→ Task item: The answer must be exactly the lines from the one containing "o211ai_1: 7" through the end of the material, with both ends kept and no other lines.

------------------------------------------------------------------------

==> config.mk <==
export PLATFORM = sky130hd
export DESIGN_NAME = fetch_unit
export DESIGN_NICKNAME = d
export VERILOG_FILES = /design/src/rtl/fetch_unit.sv
export SDC_FILE = /design/constraint.sdc
export NUM_CORES = 1
export LEC_CHECK = 0
export CAP_MARGIN = 20
export CORE_MARGIN = 4
export CORE_UTILIZATION = 58
export CTS_CLUSTER_DIAMETER = 80
export DETAILED_ROUTE_END_ITERATION = 12
export GPL_TIMING_DRIVEN = 0
export PLACE_DENSITY = 0.86
export SLEW_MARGIN = 20
export SYNTH_ARGS = -nofsm -noshare
export SYNTH_HDL_FRONTEND = slang
export SYNTH_SLANG_ARGS = --single-unit
==> constraint.sdc <==
create_clock -name clk -period 2.8 [get_ports clk]
set_clock_uncertainty 0.05 [all_clocks]
set_input_delay 0.56 -clock clk [delete_from_list [all_inputs] [get_ports clk]]
set_output_delay 0.56 -clock clk [all_outputs]
set_load 0.05 [all_outputs]
==> src/rtl/fetch_unit.sv <==
// Instruction fetch stage: owns the PC, issues in-order word fetches under a credit limit,
// and buffers returned words with their PCs for the decoder; redirects flush and drop in-flight data.
module fetch_unit #(
    parameter logic [31:0] RESET_PC   = 32'h0000_0000,
    parameter int          FIFO_DEPTH = 4
) (
    input  logic        clk,
    input  logic        rst_n,
    output logic        imem_req_valid,
    input  logic        imem_req_ready,
    output logic [31:0] imem_req_addr,
    input  logic        imem_rsp_valid,
    input  logic [31:0] imem_rsp_data,
    input  logic        redirect_valid,
    input  logic [31:0] redirect_pc,
    output logic        inst_valid,
    input  logic        inst_ready,
    output logic [31:0] inst,
    output logic [31:0] inst_pc
);

    localparam int AW = $clog2(FIFO_DEPTH);
    localparam int CW = AW + 1;
    localparam int SW = CW + 1;

    logic          active;
    logic [31:0]   fetch_pc;
    logic [CW-1:0] outstanding;
    logic [CW-1:0] out_next;
    logic [CW-1:0] drop_cnt;
    logic [CW-1:0] occupancy;
    logic [SW-1:0] credit_used;
    logic [AW-1:0] pc_wr;
    logic [AW-1:0] pc_rd;
    logic [AW-1:0] wr_ptr;
    logic [AW-1:0] rd_ptr;
    logic [31:0]   pc_mem   [FIFO_DEPTH];
    logic [31:0]   inst_mem [FIFO_DEPTH];
    logic [31:0]   ipc_mem  [FIFO_DEPTH];
    logic [31:0]   redirect_aligned;
    logic          accept;
    logic          rsp_take;
    logic          push;
    logic          pop;

    // Every in-flight request reserves a buffer slot, so a returning word always fits.
    assign credit_used      = {1'b0, outstanding} + {1'b0, occupancy};
    assign imem_req_valid   = active && !redirect_valid && (credit_used < SW'(FIFO_DEPTH));
    assign imem_req_addr    = fetch_pc;
    assign redirect_aligned = redirect_pc & ~32'h3;

    assign accept     = imem_req_valid && imem_req_ready;
    assign rsp_take   = imem_rsp_valid && (outstanding != '0);
    assign push       = rsp_take && (drop_cnt == '0) && !redirect_valid;
    assign inst_valid = (occupancy != '0);
    assign pop        = inst_valid && inst_ready;
    assign inst       = inst_mem[rd_ptr];
    assign inst_pc    = ipc_mem[rd_ptr];

    always_comb begin
        out_next = outstanding;
        if (accept && !rsp_take) begin
            out_next = outstanding + 1'b1;
        end else if (!accept && rsp_take) begin
            out_next = outstanding - 1'b1;
        end
    end

    always_ff @(posedge clk or negedge rst_n) begin
        if (!rst_n) begin
            active      <= 1'b0;
            fetch_pc    <= RESET_PC;
            outstanding <= '0;
            drop_cnt    <= '0;
            occupancy   <= '0;
            pc_wr       <= '0;
            pc_rd       <= '0;
            wr_ptr      <= '0;
            rd_ptr      <= '0;
        end else begin
            active      <= 1'b1;
            outstanding <= out_next;
            if (accept) begin
                fetch_pc <= fetch_pc + 32'd4;
                pc_wr    <= pc_wr + 1'b1;
            end
            if (rsp_take) begin
                pc_rd <= pc_rd + 1'b1;
            end
            // The PC FIFO is kept across a redirect: in-flight responses still pop it.
            if (redirect_valid) begin
                fetch_pc  <= redirect_aligned;
                drop_cnt  <= out_next;
                occupancy <= '0;
                wr_ptr    <= '0;
                rd_ptr    <= '0;
            end else begin
                if (rsp_take && (drop_cnt != '0)) begin
                    drop_cnt <= drop_cnt - 1'b1;
                end
                if (push) begin
                    wr_ptr <= wr_ptr + 1'b1;
                end
                if (pop) begin
                    rd_ptr <= rd_ptr + 1'b1;
                end
                if (push && !pop) begin
                    occupancy <= occupancy + 1'b1;
                end else if (!push && pop) begin
                    occupancy <= occupancy - 1'b1;
                end
            end
        end
    end

    always_ff @(posedge clk or negedge rst_n) begin
        if (!rst_n) begin
            for (int i = 0; i < FIFO_DEPTH; i++) begin
                pc_mem[i]   <= '0;
                inst_mem[i] <= '0;
                ipc_mem[i]  <= '0;
            end
        end else begin
            if (accept) begin
                pc_mem[pc_wr] <= fetch_pc;
            end
            if (push) begin
                inst_mem[wr_ptr] <= imem_rsp_data;
                ipc_mem[wr_ptr]  <= pc_mem[pc_rd];
            end
        end
    end

endmodule

==> summary.md <==
| Metric | Value |
|---|---|
| Slew @ Worst Pin | 0.774 ns |
| GPL Wtd Cong | 0.882 |
| # DRC | 0 |
| Worst-path clk slew | 0.06 ns |
| Initial antenna violation count | 1 |
| # nets final | 1558 |
| Port Buffer Count | 161 |
| Via count | 11788 |
| Placement Setup Slack | -0.940 ns |
| Vias in the first global route | 12743 |
| Min Tclk post-route | 2.73 ns |
| Ys flop type | dfrtp_1 |
| 1st-pass router iterations | 5 |
| Horiz. Die Dim | 188 µm |
| Commonest cells post-synth | 416 x dfrtp_1, 352 x mux2_2, 92 x mux4_2 |
| Max-Cap Viols | 0 |
| Reg2Reg Launch Point | outstanding[0] |
| Clk sink count | 416 |
| Global-route wire length before repair | 70500 µm |
| FF-to-FF End | ipc_mem[53] |
| Syn Area/Cell | 15.0 µm² |
| Syn Inst Count | 1253 |
| Seq cells post-synth | 416 |
| Hold Path Origin | pc_mem[78] |
| WL final | 43700 µm |
| Async SR Flop Fraction | 100% |
| Critical setup path kind | reg -> out |
| Slowest stage delay, CP | 0.56 ns |
| Unrepaired setup endpoints after global routing | no |
| Wire per inst | 23.0 µm |
| Cell Area, Synth | 18700 µm² |
| Top cell type's share of synthesized area | 55.5% |
| Final hold violation count | 0 |
| Layout cells sized above 1 | 44.7% |
| H-tree lvl count | 2 |
| Initial Utilization | 59.1% |
| CTS root buffer | clkbuf_16 |
| Largest net degree at the start of global routing | 99 |
| Grt ovf | 0 |
| Max VDD drop | 0.579 mV |
| Run status | finished clean |
| Leakage | 10.7 nW |
| DRT antenna net count | 0 |
| Aggregate global-route resource usage | 25.1% |
| Fmax | 366 MHz |
| Clock buffer depth | 3 |
| WHS | 0.435 ns |
| Core Box Area | 31700 µm² |
| CP max FO | 10 |
| Hold WC Path Type | reg -> reg |
| Leading area contributor after synthesis | dfrtp_1 |
| Clk_lat worst skew | 0.55 ns |
| Slowest cell on crit path | mux4_2 |
| R2r setup slk | 0.14 ns |
| Synth cell types | 56 |
| Avg Vias per Cell | 6.19 |
| Cells on worst reg2reg path | 9 |
| Worst Setup End Kind | primary output |
| Top cells by area, synth | dfrtp_1 56%, mux2_2 21%, mux4_2 11% |
| Max_slew headroom | 48.4% |
| Final Max Slew Viols | 0 |
| Row count | 65 |
| Crit path setup slack, layout | 0.0676 ns |
| # setup viols final | 0 |
| Final HPWL DP | 29300 µm |
| Synthesis-to-finish area growth | 19.1% |
| Die height | 188 µm |
| CP required | 2.19 ns |
| Top-Level Pins | 168 |
| CP Cell Sequence | buf_6 -> buf_12 -> mux4_2 -> buf_2 |
| CTS tree | yes |
| Final core utilization | 70.4% |
| Count leader, synth | dfrtp_1 |
| Final Cycle Share | 97.6% |
| Diodes inserted | 0 |
| Worst Hold Path Cells | 2 |
| Post-synth EDFFs | 0 |
| Power per Cell Area | 960 nW/µm² |
| Ys Warns | 0 |
| Crit path arrival time | 2.12 ns |
| Endpoint, Worst Hold | pc_mem[78] |
| Initial DRC Count | 702 |
| TritonCTS buffer count | 43 |
| Die ar. | 35300 µm² |
| CP startpoint kind | flop |
| Share of the yosys chip area belonging to registers | 55.5% |
[report_power, final]
| group | internal, mW | total [mW] | leakage [nW] | switching [mW] |
|---|---|---|---|---|
| Combinational | 3.10 | 7.51 | 4.37 | 4.42 |
| Clock | 3.52 | 5.85 | 0.737 | 2.33 |
| Sequential | 7.26 | 8.06 | 5.60 | 0.800 |
| Total | 13.9 | 21.4 | 10.7 | 7.55 |
[flip-flops by register name, indices dropped and copies added, names as in the netlist]
signal         count
rd_ptr             2
pc_wr              2
occupancy          3
active             1
inst_mem         128
imem_req_addr     30
drop_cnt           3
pc_rd              2
outstanding        3
wr_ptr             2
pc_mem           120
ipc_mem          120
[area by class of cell]
type                    instances  area (µm²)
well taps                     402         503
repair buffers                173        1530
flip-flops and latches        416       10400
plain buffers                  83         479
clock inverters                14         160
inverters                      18        70.1
fillers                      2052        9400
clock buffers                  62        1310
multi-input cells             736        7860
[through the flow]
stage / TNS [ns] / cells / power [mW] / area, µm²
finish: 0 / 1904 / 21.4 / 22300
global route: 0 / 1904 / 22.4 / 22300
CTS: -0.112 / 1905 / 21.5 / 22300
detailed placement: -44.65 / 1823 / 15.9 / 21000
global placement: -6822.06 / 1819 / 15.6 / 20900
floorplan: 0 / 1256 / 13.4 / 18800
[per-layer routing]
layer / global-route usage, % / vias to the layer above / share of wire, %
met2: 40.3 / 475 / 48
met3: 4.65 / 82 / 6.5
met4: 6.72 / 2 / 2.4
met5: 0 / - / 0.041
li1: - / 5063 / -
met1: 35.9 / 6166 / 43
[placed cells by master (no fill, tap or decap), types with 4 or more instances in the layout]
master / count
a211oi_1: 5
a21oi_1: 6
a31oi_1: 6
and2_1: 5
and3_1: 5
buf_16: 4
buf_2: 95
buf_4: 15
buf_6: 7
clkbuf_1: 21
clkbuf_16: 44
clkbuf_2: 8
clkbuf_8: 14
clkdlybuf4s50_1: 95
clkinv_2: 9
conb_1: 5
dfrtp_1: 414
ha_1: 16
inv_1: 17
mux2_2: 352
mux2i_1: 5
mux4_2: 92
nand2_1: 67
nand2_2: 9
nand3_1: 17
nand4_1: 10
nor2_1: 26
nor3_1: 7
o211ai_1: 7
o21ai_0: 38
o311ai_0: 9
xnor2_1: 11
xor2_1: 8
[critical path, delay by kind of cell, from the launching register on]
kind     cells  cell delay [ns]
mux          1             0.56
flops        1             0.44
buf+inv      3             0.59
[cells by family after synthesis]
| family | count (synthesis) | share of synthesized area (%) |
|---|---|---|
| other cells | 2 | 0.0401 |
| buf+inv | 104 | 2.70 |
| compound gates | 84 | 2.84 |
| xor+xnor | 19 | 0.888 |
| flops | 416 | 55.5 |
| simple gates | 161 | 4.31 |
| fa+ha+maj | 18 | 1.23 |
| mux | 449 | 32.5 |
[how the worst max path moves through the flow]
stage	from	to	slack (ns)	cells after the start
finish	rd_ptr[0]	inst_pc[13]	0.07	4
global route	rd_ptr[0]	inst_pc[12]	0.001	4
CTS	rd_ptr[0]	inst_pc[13]	-0.11	4
detailed placement	redirect_valid	imem_req_valid	-0.94	5
global placement	rst_n	ipc_mem[17]	-16.34	1
floorplan	outstanding[0]	occupancy[2]	0.43	11
[what timing repair did]
action,CTS,global route
endpoints found under the setup margin,63,8
hold buffers,1,0
setup buffers,7,0
endpoints found under the hold margin,60,0
resized for setup,326,12
No activity file was read; power rests on OpenSTA's default activity.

------------------------------------------------------------------------

→ Solution below:
o211ai_1: 7
o21ai_0: 38
o311ai_0: 9
xnor2_1: 11
xor2_1: 8
[critical path, delay by kind of cell, from the launching register on]
kind     cells  cell delay [ns]
mux          1             0.56
flops        1             0.44
buf+inv      3             0.59
[cells by family after synthesis]
| family | count (synthesis) | share of synthesized area (%) |
|---|---|---|
| other cells | 2 | 0.0401 |
| buf+inv | 104 | 2.70 |
| compound gates | 84 | 2.84 |
| xor+xnor | 19 | 0.888 |
| flops | 416 | 55.5 |
| simple gates | 161 | 4.31 |
| fa+ha+maj | 18 | 1.23 |
| mux | 449 | 32.5 |
[how the worst max path moves through the flow]
stage	from	to	slack (ns)	cells after the start
finish	rd_ptr[0]	inst_pc[13]	0.07	4
global route	rd_ptr[0]	inst_pc[12]	0.001	4
CTS	rd_ptr[0]	inst_pc[13]	-0.11	4
detailed placement	redirect_valid	imem_req_valid	-0.94	5
global placement	rst_n	ipc_mem[17]	-16.34	1
floorplan	outstanding[0]	occupancy[2]	0.43	11
[what timing repair did]
action,CTS,global route
endpoints found under the setup margin,63,8
hold buffers,1,0
setup buffers,7,0
endpoints found under the hold margin,60,0
resized for setup,326,12
No activity file was read; power rests on OpenSTA's default activity.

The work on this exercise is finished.